What follows belongs to an exercise in optimizing a design on an open flow for small area; a production flow would make more cautious choices. At most, simulation tests tie the RTL to the original design; equivalence was not proved. The RTL of runs 1 and 2 was laid out without a check of its function. Power figures rest on the tool's default switching activity, not on a simulated workload.

--- flow/flow/run.sh ---
#!/bin/bash
# Own flow: the standard layout, except that Yosys's ABC mapping step uses
# an area-oriented script (flow/abc_area.script) in place of ORFS's speed
# script. Everything else, registers included, is the standard synthesis and
# the standard ORFS steps.
set -euo pipefail
W=$(pwd)
rm -rf "$W/scripts_area"
cp -r "$FLOW_HOME/scripts" "$W/scripts_area"
cp "$W/flow/abc_area.script" "$W/scripts_area/abc_speed.script"
bash "$W/standard.sh" SCRIPTS_DIR="$W/scripts_area" synth > "$W/log_synth.txt" 2>&1
bash "$W/standard.sh" SCRIPTS_DIR="$W/scripts_area" finish > "$W/log_layout.txt" 2>&1
--- flow/flow/abc_area.script ---
strash
&get -n
&st
&deepsyn -T 20
&dch -f
&nf -p -R 1000
&put
--- flow/standard.sh ---
#!/bin/bash
# synth_recipe.tcl (not shown) runs the flow's synth.tcl, then flattens the netlist and writes it again
# the make line also repeats each setting of config.mk as NAME=value (left out here)
make -C /OpenROAD-flow-scripts/flow DESIGN_CONFIG=/design/flow/config.mk WORK_HOME=/design/flow/orfs CLKGATE_MAP_FILE= SYNTH_SCRIPT=/design/flow/synth_recipe.tcl "${@:-finish}"
--- flow/config.mk ---
export PLATFORM = sky130hd
export DESIGN_NAME = synth_top
export DESIGN_NICKNAME = synth_top
export VERILOG_FILES = /design/flow/design.v
export SDC_FILE = /design/flow/constraint.sdc
export NUM_CORES = 4
export LEC_CHECK = 0
export CAP_MARGIN = 20
export CORE_MARGIN = 2
export CORE_UTILIZATION = 60
export CTS_BUF_LIST = sky130_fd_sc_hd__clkbuf_4
export SLEW_MARGIN = 20
--- flow/constraint.sdc ---
create_clock -name core_clock -period 10.0 [get_ports {clk_io}]
set_input_delay 2.0000 -clock core_clock [delete_from_list [all_inputs] [get_ports {clk_io}]]
set_output_delay 2.0000 -clock core_clock [all_outputs]
set_load 0.01 [all_outputs]
--- flow/design.v ---
module reg_file(
  input             clk,
  input             rst,
  input             write_en,
  input      [3:0]  wrData,
  input      [15:0] DataIn,
  input      [3:0]  rdDataA,
  input      [3:0]  rdDataL,
  output     [15:0] A,
  output     [9:0]  L,
  input             hold_i2c,
  input             i2c_wr_en,
  input             i2c_ack_fail,
  input      [7:0]  i2c_to_reg_file_data,
  output     [7:0]  reg_file_to_i2c_data,
  output     [7:0]  i2c_slave_addr,
  output     [8:0]  i2c_addr,
  output     [15:0] pwm_reg0,
  output     [15:0] pwm_reg1,
  output     [15:0] pwm_reg2,
  output     [15:0] pwm_reg3,
  output     [15:0] pwm_reg4,
  output     [15:0] pwm_reg5,
  output     [15:0] pwm_reg6,
  output     [15:0] pwm_reg7);
  reg [15:0] r [1:15];
  reg        pend;
  wire        i2c_we = (i2c_wr_en & ~hold_i2c) | pend;
  wire [15:0] din    = rst ? 16'h0000 : DataIn;
  assign i2c_addr             = r[6][8:0];
  assign i2c_slave_addr       = r[7][7:0];
  assign reg_file_to_i2c_data = r[7][15:8];
  assign pwm_reg0 = r[8];
  assign pwm_reg1 = r[9];
  assign pwm_reg2 = r[10];
  assign pwm_reg3 = r[11];
  assign pwm_reg4 = r[12];
  assign pwm_reg5 = r[13];
  assign pwm_reg6 = r[14];
  assign pwm_reg7 = r[15];
  assign A = (rdDataA == 4'd0) ? 16'h0000 : r[rdDataA];
  wire [15:0] lfull = (rdDataL == 4'd0) ? 16'h0000 : r[rdDataL];
  assign L = lfull[9:0];
  integer i;
  always @(posedge clk) begin
    pend <= ~rst & i2c_wr_en & hold_i2c;
    for (i = 1; i < 16; i = i + 1) begin
      if (rst | (write_en & (wrData == i)))
        r[i] <= din;
      else if (i2c_we & (i == 6))
        r[i][9:8] <= {i2c_ack_fail, 1'b0};
      else if (i2c_we & (i == 7))
        r[i][15:8] <= i2c_to_reg_file_data;
    end
  end
endmodule
module Core(
  input             clk,
  input             rst,
  input      [15:0] mem_to_core_data,
  output     [15:0] core_to_mem_data,
  output     [9:0]  core_to_mem_address,
  output            core_to_mem_write_enable,
  input             i2c_wr_en,
  input             i2c_ack_fail,
  input      [7:0]  i2c_to_core_data,
  output     [7:0]  core_to_i2c_data,
  output     [7:0]  i2c_reg_addr,
  output     [8:0]  i2c_addr,
  output     [15:0] pwm_reg0,
  output     [15:0] pwm_reg1,
  output     [15:0] pwm_reg2,
  output     [15:0] pwm_reg3,
  output     [15:0] pwm_reg4,
  output     [15:0] pwm_reg5,
  output     [15:0] pwm_reg6,
  output     [15:0] pwm_reg7);
  wire [15:0] d = mem_to_core_data;
  reg        st_dec;
  reg        st_ex;
  reg [15:0] ir;
  reg [15:0] opr;
  reg [9:0]  pc;
  reg [1:0]  flag;
  wire st_fetch = ~st_dec & ~st_ex;
  wire [3:0] op = ir[15:12];
  wire op_lw  = op == 4'h0;
  wire op_sw  = op == 4'h1;
  wire op_jmp = op == 4'h2;
  wire op_br  = op == 4'h3;
  wire op_lt  = op == 4'hC;
  wire op_eq  = op == 4'hD;
  wire op_slr = op == 4'h9;
  wire op_ls  = op_lw | op_sw;
  wire d_sw  = d[15:12] == 4'h1;
  wire d_oui = d[15:12] == 4'h5;
  wire [3:0]  idx_a = st_dec ? (d_sw ? d[3:0] : (d_oui ? d[11:8] : d[7:4]))
                             : (op_ls ? ir[11:8] : ir[3:0]);
  wire [15:0] ra;
  wire [9:0]  rl;
  wire        sub = op_lt | op_eq | (op == 4'hB);
  wire [15:0] ax  = op_ls ? {6'b0, rl} : opr;
  wire [16:0] s   = {1'b0, ax} + {1'b0, ra ^ {16{sub}}} + {16'b0, sub};
  wire        borrow = ~s[16];
  wire        zero   = s[15:0] == 16'h0000;
  function [15:0] rev16(input [15:0] x);
    integer k;
    for (k = 0; k < 16; k = k + 1) rev16[k] = x[15-k];
  endfunction
  wire [15:0] sh_in  = op_slr ? rev16(opr) : opr;
  wire [15:0] sh_out = sh_in << ir[3:0];
  wire [15:0] shres  = op_slr ? rev16(sh_out) : sh_out;
  reg [15:0] alu;
  always @(*) begin
    case (op)
      4'h4:    alu = {8'h00, ir[7:0]};
      4'h5:    alu = opr | {ir[7:0], 8'h00};
      4'h6:    alu = opr & ra;
      4'h7:    alu = opr | ra;
      4'h8:    alu = shres;
      4'h9:    alu = shres;
      4'hA:    alu = s[15:0];
      4'hB:    alu = borrow ? 16'h0000 : s[15:0];
      default: alu = ~opr;
    endcase
  end
  wire        we   = st_ex & (op_lw | (op_jmp & ir[6]) | ~(op_sw | op_jmp | op_br | op_lt | op_eq));
  wire [3:0]  widx = op_lw ? ir[3:0] : (op_jmp ? 4'd5 : ir[11:8]);
  wire [15:0] wd   = op_lw ? d : (op_jmp ? {6'b0, pc} : alu);
  reg_file rf(
    .clk(clk), .rst(rst),
    .write_en(we), .wrData(widx), .DataIn(wd),
    .rdDataA(idx_a), .rdDataL(ir[7:4]), .A(ra), .L(rl),
    .hold_i2c(st_dec),
    .i2c_wr_en(i2c_wr_en), .i2c_ack_fail(i2c_ack_fail),
    .i2c_to_reg_file_data(i2c_to_core_data),
    .reg_file_to_i2c_data(core_to_i2c_data),
    .i2c_slave_addr(i2c_reg_addr), .i2c_addr(i2c_addr),
    .pwm_reg0(pwm_reg0), .pwm_reg1(pwm_reg1), .pwm_reg2(pwm_reg2), .pwm_reg3(pwm_reg3),
    .pwm_reg4(pwm_reg4), .pwm_reg5(pwm_reg5), .pwm_reg6(pwm_reg6), .pwm_reg7(pwm_reg7));
  wire flag_br  = ir[8] ? flag[1] : flag[0];
  wire flag_jmp = ir[7] ? flag[1] : flag[0];
  wire take_br  = st_ex & op_br & (ir[11] == flag_br);
  wire take_jmp = st_ex & op_jmp & (~ir[11] | (ir[10] == flag_jmp));
  wire [9:0] pc_sum = pc + (st_dec ? 10'd1 : {{2{ir[7]}}, ir[7:0]});
  assign core_to_mem_address      = st_ex ? (op_ls ? s[9:0] : 10'd0) : pc;
  assign core_to_mem_data         = (st_ex & op_sw) ? opr : 16'h0000;
  assign core_to_mem_write_enable = st_ex & op_sw;
  always @(posedge clk) begin
    ir  <= d;
    opr <= ra;
    st_dec <= ~rst & st_fetch;
    st_ex  <= ~rst & st_dec & (d[15:12] != 4'hF);
    if (rst | st_dec | take_br | take_jmp)
      pc <= rst ? 10'd0 : (take_jmp ? ra[9:0] : pc_sum);
    if (rst | (st_ex & op_lt))
      flag[1] <= ~rst & borrow;
    if (rst | (st_ex & op_eq))
      flag[0] <= ~rst & zero;
  end
endmodule
module counter(input clk,
               input reset,
               input [7:0] count_to,
               output reg [7:0] count);
  function ge8(input [7:0] a, input [7:0] b);
    integer k;
    reg g;
    begin
      g = 1'b1;
      for (k = 0; k < 8; k = k + 1)
        g = b[k] ? (a[k] & g) : (a[k] | g);
      ge8 = g;
    end
  endfunction
  wire wrap = (count_to != 8'd0) & ge8(count, count_to);
  always @(posedge clk)
    count <= (reset | wrap) ? 8'd0 : count + 8'd1;
endmodule
module pwm(input clk,
           input reset,
           input [15:0] pwm_reg,
           output reg pwm_out);
  function ge8(input [7:0] a, input [7:0] b);
    integer k;
    reg g;
    begin
      g = 1'b1;
      for (k = 0; k < 8; k = k + 1)
        g = b[k] ? (a[k] & g) : (a[k] | g);
      ge8 = g;
    end
  endfunction
  wire [7:0] count;
  counter U1(.clk(clk), .reset(reset), .count_to(pwm_reg[15:8]), .count(count));
  always @(posedge clk)
    pwm_out <= ~reset & ge8(pwm_reg[7:0], count);
endmodule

*What you will do*
Up to and including the line with "# the make line", output each line of the entries above exactly, starting from the first.

*Exercise output*
What follows belongs to an exercise in optimizing a design on an open flow for small area; a production flow would make more cautious choices. At most, simulation tests tie the RTL to the original design; equivalence was not proved. The RTL of runs 1 and 2 was laid out without a check of its function. Power figures rest on the tool's default switching activity, not on a simulated workload.

--- flow/flow/run.sh ---
#!/bin/bash
# Own flow: the standard layout, except that Yosys's ABC mapping step uses
# an area-oriented script (flow/abc_area.script) in place of ORFS's speed
# script. Everything else, registers included, is the standard synthesis and
# the standard ORFS steps.
set -euo pipefail
W=$(pwd)
rm -rf "$W/scripts_area"
cp -r "$FLOW_HOME/scripts" "$W/scripts_area"
cp "$W/flow/abc_area.script" "$W/scripts_area/abc_speed.script"
bash "$W/standard.sh" SCRIPTS_DIR="$W/scripts_area" synth > "$W/log_synth.txt" 2>&1
bash "$W/standard.sh" SCRIPTS_DIR="$W/scripts_area" finish > "$W/log_layout.txt" 2>&1
--- flow/flow/abc_area.script ---
strash
&get -n
&st
&deepsyn -T 20
&dch -f
&nf -p -R 1000
&put
--- flow/standard.sh ---
#!/bin/bash
# synth_recipe.tcl (not shown) runs the flow's synth.tcl, then flattens the netlist and writes it again
# the make line also repeats each setting of config.mk as NAME=value (left out here)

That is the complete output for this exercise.